## About this task
Print nothing but the lines below starting at the line that holds "export CORE_UTILIZATION = 45" and ending at the line that holds "4.0 in Q.48.", including both, each exactly as written.

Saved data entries
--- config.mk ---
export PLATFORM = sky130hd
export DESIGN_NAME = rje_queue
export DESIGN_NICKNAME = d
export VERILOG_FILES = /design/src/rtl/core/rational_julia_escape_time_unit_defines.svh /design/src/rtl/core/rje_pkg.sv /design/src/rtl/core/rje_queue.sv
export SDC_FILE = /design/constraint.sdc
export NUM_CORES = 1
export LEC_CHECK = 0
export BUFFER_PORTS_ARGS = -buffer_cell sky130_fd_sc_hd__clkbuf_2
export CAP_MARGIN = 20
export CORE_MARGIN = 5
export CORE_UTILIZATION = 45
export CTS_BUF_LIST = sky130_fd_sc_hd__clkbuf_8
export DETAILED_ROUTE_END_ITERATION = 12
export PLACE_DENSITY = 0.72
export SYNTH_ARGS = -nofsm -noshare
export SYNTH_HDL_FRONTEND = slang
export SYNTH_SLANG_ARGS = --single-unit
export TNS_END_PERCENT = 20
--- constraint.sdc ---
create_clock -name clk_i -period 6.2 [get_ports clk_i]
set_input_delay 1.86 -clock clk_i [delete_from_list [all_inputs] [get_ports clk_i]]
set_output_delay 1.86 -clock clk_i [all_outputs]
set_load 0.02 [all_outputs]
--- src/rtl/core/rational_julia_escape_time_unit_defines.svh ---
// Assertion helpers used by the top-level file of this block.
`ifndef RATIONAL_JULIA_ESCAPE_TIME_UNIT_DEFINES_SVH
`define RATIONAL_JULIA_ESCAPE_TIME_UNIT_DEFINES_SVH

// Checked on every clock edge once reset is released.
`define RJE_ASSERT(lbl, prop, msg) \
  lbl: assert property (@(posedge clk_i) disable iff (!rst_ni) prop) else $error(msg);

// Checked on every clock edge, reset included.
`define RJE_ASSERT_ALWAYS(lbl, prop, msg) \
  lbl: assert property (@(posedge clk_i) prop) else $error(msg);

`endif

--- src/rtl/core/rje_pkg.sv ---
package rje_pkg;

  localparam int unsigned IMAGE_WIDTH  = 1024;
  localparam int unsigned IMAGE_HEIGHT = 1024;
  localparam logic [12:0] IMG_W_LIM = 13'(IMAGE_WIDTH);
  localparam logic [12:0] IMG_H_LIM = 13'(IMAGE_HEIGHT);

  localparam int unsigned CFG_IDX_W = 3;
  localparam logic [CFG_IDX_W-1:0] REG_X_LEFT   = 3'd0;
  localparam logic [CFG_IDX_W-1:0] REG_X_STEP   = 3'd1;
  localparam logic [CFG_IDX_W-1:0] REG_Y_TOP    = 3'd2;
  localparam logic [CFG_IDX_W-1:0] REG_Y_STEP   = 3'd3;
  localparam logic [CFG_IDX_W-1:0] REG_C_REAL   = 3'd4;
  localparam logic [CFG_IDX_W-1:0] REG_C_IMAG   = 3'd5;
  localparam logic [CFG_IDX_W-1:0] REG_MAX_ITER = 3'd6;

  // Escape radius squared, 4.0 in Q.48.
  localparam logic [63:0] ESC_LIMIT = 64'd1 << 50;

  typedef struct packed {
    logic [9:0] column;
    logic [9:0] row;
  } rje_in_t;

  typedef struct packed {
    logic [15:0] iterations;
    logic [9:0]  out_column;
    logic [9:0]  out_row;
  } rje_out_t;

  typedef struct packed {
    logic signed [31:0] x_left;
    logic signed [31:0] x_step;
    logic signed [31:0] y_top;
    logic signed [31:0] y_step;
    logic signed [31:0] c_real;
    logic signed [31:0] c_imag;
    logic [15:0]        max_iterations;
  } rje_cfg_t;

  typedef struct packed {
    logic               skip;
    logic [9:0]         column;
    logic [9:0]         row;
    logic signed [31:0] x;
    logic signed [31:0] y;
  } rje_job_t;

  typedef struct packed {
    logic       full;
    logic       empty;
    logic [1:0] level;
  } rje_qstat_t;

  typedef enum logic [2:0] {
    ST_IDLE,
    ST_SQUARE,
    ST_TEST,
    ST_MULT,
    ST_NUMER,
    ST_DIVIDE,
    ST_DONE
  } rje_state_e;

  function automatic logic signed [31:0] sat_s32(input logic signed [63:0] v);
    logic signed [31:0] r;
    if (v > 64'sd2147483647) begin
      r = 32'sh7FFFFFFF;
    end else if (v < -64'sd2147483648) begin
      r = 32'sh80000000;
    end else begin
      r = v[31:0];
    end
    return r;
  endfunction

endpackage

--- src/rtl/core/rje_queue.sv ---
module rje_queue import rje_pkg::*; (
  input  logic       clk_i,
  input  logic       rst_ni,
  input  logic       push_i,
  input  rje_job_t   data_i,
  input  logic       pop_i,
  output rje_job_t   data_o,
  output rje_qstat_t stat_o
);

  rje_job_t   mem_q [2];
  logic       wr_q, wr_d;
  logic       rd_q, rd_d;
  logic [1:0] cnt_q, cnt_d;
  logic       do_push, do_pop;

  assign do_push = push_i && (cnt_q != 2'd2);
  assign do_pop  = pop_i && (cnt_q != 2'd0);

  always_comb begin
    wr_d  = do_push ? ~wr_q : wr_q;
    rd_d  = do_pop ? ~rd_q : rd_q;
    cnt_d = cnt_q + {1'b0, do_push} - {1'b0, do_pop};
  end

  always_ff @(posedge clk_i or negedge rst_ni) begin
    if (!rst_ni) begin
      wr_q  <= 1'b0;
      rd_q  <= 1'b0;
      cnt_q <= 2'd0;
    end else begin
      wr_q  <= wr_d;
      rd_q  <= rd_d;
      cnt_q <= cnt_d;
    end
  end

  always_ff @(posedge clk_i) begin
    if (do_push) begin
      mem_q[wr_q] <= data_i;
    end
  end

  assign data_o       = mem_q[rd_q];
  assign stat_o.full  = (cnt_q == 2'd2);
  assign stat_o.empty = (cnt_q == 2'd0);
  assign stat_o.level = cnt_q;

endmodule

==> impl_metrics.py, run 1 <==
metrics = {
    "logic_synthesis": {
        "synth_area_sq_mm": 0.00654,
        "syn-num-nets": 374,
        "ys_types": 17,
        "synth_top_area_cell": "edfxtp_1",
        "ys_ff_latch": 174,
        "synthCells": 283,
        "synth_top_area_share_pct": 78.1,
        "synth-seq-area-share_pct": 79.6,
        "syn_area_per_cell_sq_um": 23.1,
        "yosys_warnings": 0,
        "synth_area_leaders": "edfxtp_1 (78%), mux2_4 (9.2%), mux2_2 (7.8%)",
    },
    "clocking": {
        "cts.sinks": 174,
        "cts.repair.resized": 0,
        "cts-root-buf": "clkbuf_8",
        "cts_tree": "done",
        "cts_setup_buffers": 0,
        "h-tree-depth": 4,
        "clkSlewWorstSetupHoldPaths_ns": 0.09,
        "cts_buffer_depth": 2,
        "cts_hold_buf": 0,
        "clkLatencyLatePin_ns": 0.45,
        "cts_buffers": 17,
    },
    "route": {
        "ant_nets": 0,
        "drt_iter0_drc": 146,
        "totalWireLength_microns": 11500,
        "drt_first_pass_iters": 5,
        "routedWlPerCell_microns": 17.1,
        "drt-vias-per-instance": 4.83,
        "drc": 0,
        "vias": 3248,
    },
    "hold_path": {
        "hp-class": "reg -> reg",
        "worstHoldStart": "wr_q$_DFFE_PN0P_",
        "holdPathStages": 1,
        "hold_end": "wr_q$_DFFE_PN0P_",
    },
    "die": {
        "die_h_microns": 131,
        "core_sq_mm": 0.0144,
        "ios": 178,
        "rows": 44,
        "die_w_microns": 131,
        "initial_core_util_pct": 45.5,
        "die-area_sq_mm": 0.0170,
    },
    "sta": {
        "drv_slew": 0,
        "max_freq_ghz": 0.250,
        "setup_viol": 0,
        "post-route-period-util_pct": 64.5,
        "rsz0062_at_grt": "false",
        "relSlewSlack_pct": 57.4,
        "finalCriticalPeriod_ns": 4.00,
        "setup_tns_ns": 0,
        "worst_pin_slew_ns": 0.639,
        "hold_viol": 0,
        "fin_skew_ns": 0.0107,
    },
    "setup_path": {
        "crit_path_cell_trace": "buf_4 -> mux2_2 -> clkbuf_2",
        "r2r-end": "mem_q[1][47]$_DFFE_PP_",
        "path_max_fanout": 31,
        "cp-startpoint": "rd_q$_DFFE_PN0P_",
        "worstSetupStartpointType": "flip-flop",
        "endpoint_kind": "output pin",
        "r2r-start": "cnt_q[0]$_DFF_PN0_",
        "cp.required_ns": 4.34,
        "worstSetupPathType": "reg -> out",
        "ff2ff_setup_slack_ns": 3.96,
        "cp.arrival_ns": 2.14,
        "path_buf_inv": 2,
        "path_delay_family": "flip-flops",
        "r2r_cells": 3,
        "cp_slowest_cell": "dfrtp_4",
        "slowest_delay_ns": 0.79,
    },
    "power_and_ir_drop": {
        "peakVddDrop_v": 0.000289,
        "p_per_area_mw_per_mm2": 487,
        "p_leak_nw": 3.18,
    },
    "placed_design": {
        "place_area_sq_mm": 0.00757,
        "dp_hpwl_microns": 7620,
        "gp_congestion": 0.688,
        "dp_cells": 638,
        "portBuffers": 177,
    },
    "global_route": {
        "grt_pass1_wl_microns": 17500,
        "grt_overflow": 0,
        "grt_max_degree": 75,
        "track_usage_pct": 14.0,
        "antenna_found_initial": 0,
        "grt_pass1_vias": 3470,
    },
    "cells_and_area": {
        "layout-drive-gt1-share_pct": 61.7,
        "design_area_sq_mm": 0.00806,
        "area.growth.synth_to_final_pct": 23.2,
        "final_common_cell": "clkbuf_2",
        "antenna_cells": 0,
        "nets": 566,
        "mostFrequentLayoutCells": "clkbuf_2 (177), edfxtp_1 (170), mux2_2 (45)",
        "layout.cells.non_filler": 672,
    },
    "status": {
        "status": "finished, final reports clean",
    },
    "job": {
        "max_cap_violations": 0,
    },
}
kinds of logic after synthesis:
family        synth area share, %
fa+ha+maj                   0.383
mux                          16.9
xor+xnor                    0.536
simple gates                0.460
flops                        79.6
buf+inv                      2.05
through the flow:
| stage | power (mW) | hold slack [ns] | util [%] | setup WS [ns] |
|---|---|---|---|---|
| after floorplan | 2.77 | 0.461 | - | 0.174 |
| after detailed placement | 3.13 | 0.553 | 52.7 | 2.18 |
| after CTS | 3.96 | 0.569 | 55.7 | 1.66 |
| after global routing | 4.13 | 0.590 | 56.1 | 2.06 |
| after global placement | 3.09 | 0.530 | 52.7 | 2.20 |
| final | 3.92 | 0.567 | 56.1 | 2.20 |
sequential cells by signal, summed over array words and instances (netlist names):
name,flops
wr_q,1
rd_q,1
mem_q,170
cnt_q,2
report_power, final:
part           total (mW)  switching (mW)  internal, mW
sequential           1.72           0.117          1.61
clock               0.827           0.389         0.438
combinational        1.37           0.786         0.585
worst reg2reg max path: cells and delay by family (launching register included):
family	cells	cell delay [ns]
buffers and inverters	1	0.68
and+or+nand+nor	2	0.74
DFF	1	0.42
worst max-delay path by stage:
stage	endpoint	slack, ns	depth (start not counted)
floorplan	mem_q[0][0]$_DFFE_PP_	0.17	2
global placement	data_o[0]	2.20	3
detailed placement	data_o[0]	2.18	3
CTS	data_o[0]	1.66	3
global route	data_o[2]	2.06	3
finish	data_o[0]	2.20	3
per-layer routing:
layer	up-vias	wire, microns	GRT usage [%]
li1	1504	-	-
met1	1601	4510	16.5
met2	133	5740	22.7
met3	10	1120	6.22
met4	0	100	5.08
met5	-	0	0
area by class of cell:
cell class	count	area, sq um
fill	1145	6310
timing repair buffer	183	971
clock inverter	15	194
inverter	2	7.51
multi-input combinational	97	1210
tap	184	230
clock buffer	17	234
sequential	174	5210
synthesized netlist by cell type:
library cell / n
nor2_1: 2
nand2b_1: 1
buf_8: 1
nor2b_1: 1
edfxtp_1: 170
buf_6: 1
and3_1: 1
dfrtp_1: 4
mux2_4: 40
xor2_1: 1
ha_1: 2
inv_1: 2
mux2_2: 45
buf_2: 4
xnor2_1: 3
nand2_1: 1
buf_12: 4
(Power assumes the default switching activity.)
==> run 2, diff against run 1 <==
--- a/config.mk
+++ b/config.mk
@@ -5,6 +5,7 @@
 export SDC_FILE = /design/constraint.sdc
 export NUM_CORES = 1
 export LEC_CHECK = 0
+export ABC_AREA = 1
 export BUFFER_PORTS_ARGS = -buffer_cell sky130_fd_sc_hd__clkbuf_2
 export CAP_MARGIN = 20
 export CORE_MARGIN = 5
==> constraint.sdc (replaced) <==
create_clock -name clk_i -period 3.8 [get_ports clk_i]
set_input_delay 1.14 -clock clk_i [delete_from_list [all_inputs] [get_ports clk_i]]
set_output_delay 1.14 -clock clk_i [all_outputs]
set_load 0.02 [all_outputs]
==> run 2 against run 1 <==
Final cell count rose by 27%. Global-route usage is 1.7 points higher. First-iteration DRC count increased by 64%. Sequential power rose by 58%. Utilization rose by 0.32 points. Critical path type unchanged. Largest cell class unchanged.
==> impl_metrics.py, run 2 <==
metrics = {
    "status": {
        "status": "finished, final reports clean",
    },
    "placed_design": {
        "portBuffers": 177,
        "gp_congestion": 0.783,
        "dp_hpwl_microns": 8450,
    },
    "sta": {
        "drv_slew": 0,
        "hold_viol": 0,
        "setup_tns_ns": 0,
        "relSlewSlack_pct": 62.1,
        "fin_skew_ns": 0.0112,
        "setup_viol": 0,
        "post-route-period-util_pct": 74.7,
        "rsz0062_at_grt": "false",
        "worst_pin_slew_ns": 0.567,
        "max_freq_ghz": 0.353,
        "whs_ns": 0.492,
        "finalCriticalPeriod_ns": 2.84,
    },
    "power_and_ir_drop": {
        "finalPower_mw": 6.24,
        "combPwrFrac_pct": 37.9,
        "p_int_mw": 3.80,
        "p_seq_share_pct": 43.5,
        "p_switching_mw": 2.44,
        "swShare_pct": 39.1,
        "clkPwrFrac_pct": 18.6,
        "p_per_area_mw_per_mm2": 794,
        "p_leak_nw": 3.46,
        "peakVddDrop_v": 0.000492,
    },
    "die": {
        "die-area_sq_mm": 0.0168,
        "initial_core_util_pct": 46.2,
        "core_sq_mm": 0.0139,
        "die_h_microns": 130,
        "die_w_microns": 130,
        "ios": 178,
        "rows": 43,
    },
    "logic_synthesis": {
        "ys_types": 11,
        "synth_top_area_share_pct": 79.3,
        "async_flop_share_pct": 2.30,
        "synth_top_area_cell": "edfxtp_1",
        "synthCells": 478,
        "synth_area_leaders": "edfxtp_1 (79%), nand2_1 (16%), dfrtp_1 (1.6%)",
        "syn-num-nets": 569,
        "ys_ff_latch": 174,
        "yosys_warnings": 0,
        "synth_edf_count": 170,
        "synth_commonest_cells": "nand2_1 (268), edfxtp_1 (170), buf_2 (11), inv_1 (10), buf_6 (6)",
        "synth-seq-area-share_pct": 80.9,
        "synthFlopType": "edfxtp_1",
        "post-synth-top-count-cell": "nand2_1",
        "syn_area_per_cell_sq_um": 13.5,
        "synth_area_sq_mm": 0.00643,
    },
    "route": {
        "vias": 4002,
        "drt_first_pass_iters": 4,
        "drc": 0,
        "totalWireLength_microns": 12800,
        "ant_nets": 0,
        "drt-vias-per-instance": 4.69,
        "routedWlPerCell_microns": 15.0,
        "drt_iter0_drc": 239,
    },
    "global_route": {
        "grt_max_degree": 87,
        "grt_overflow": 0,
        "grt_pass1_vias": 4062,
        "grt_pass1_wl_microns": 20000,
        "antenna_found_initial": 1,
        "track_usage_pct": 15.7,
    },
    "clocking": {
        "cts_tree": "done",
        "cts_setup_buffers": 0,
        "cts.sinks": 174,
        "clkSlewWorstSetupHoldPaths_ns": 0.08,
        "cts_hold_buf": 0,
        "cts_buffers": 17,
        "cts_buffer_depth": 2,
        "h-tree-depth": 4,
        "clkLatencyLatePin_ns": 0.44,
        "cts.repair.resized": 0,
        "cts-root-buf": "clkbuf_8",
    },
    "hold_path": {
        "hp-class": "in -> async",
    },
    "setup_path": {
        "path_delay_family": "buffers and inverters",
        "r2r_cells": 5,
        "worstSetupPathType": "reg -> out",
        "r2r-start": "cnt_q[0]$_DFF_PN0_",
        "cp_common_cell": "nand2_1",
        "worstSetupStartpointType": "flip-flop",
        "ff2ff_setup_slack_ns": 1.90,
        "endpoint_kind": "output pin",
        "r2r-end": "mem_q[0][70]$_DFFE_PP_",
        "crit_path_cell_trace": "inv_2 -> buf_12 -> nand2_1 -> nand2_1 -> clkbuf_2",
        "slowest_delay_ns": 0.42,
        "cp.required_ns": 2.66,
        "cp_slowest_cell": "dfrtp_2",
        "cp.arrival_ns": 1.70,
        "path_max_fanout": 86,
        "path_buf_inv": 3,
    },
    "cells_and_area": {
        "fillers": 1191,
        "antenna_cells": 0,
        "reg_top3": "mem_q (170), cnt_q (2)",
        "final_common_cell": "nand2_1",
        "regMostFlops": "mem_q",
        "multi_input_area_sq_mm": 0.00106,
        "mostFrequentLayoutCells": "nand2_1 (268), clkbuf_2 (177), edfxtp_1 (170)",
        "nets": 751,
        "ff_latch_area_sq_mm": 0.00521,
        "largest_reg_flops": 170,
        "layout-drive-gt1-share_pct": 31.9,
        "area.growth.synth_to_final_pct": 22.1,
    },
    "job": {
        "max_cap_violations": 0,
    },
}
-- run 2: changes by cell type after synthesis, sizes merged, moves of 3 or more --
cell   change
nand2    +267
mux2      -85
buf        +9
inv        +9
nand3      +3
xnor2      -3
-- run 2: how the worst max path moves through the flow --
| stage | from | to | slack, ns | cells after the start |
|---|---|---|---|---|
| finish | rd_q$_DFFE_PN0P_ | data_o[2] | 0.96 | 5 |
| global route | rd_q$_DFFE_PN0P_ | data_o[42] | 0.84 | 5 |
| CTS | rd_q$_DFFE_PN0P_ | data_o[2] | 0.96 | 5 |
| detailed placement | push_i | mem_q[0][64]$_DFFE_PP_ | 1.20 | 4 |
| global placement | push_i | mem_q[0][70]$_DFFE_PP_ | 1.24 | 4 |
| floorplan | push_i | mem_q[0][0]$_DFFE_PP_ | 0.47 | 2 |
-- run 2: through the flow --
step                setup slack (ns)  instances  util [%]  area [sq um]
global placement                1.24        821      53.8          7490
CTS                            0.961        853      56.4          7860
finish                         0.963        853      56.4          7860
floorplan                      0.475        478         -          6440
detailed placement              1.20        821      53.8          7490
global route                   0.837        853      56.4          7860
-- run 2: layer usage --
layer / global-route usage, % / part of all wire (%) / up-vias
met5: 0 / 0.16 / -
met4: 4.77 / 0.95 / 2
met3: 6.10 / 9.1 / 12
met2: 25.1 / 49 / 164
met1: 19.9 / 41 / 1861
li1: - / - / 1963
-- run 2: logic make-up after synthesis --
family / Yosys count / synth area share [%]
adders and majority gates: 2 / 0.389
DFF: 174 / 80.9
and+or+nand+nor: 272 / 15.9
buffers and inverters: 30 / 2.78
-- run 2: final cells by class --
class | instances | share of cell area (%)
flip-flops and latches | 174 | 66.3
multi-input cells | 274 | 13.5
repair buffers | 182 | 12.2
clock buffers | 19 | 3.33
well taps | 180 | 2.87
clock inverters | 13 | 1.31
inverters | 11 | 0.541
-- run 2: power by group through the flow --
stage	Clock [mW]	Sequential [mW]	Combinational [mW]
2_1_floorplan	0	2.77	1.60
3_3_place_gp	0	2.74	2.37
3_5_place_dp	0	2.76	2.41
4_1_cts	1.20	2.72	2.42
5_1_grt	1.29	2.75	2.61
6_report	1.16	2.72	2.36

## Solution for this problem
export CORE_UTILIZATION = 45
export CTS_BUF_LIST = sky130_fd_sc_hd__clkbuf_8
export DETAILED_ROUTE_END_ITERATION = 12
export PLACE_DENSITY = 0.72
export SYNTH_ARGS = -nofsm -noshare
export SYNTH_HDL_FRONTEND = slang
export SYNTH_SLANG_ARGS = --single-unit
export TNS_END_PERCENT = 20
--- constraint.sdc ---
create_clock -name clk_i -period 6.2 [get_ports clk_i]
set_input_delay 1.86 -clock clk_i [delete_from_list [all_inputs] [get_ports clk_i]]
set_output_delay 1.86 -clock clk_i [all_outputs]
set_load 0.02 [all_outputs]
--- src/rtl/core/rational_julia_escape_time_unit_defines.svh ---
// Assertion helpers used by the top-level file of this block.
`ifndef RATIONAL_JULIA_ESCAPE_TIME_UNIT_DEFINES_SVH
`define RATIONAL_JULIA_ESCAPE_TIME_UNIT_DEFINES_SVH

// Checked on every clock edge once reset is released.
`define RJE_ASSERT(lbl, prop, msg) \
  lbl: assert property (@(posedge clk_i) disable iff (!rst_ni) prop) else $error(msg);

// Checked on every clock edge, reset included.
`define RJE_ASSERT_ALWAYS(lbl, prop, msg) \
  lbl: assert property (@(posedge clk_i) prop) else $error(msg);

`endif

--- src/rtl/core/rje_pkg.sv ---
package rje_pkg;

  localparam int unsigned IMAGE_WIDTH  = 1024;
  localparam int unsigned IMAGE_HEIGHT = 1024;
  localparam logic [12:0] IMG_W_LIM = 13'(IMAGE_WIDTH);
  localparam logic [12:0] IMG_H_LIM = 13'(IMAGE_HEIGHT);

  localparam int unsigned CFG_IDX_W = 3;
  localparam logic [CFG_IDX_W-1:0] REG_X_LEFT   = 3'd0;
  localparam logic [CFG_IDX_W-1:0] REG_X_STEP   = 3'd1;
  localparam logic [CFG_IDX_W-1:0] REG_Y_TOP    = 3'd2;
  localparam logic [CFG_IDX_W-1:0] REG_Y_STEP   = 3'd3;
  localparam logic [CFG_IDX_W-1:0] REG_C_REAL   = 3'd4;
  localparam logic [CFG_IDX_W-1:0] REG_C_IMAG   = 3'd5;
  localparam logic [CFG_IDX_W-1:0] REG_MAX_ITER = 3'd6;

  // Escape radius squared, 4.0 in Q.48.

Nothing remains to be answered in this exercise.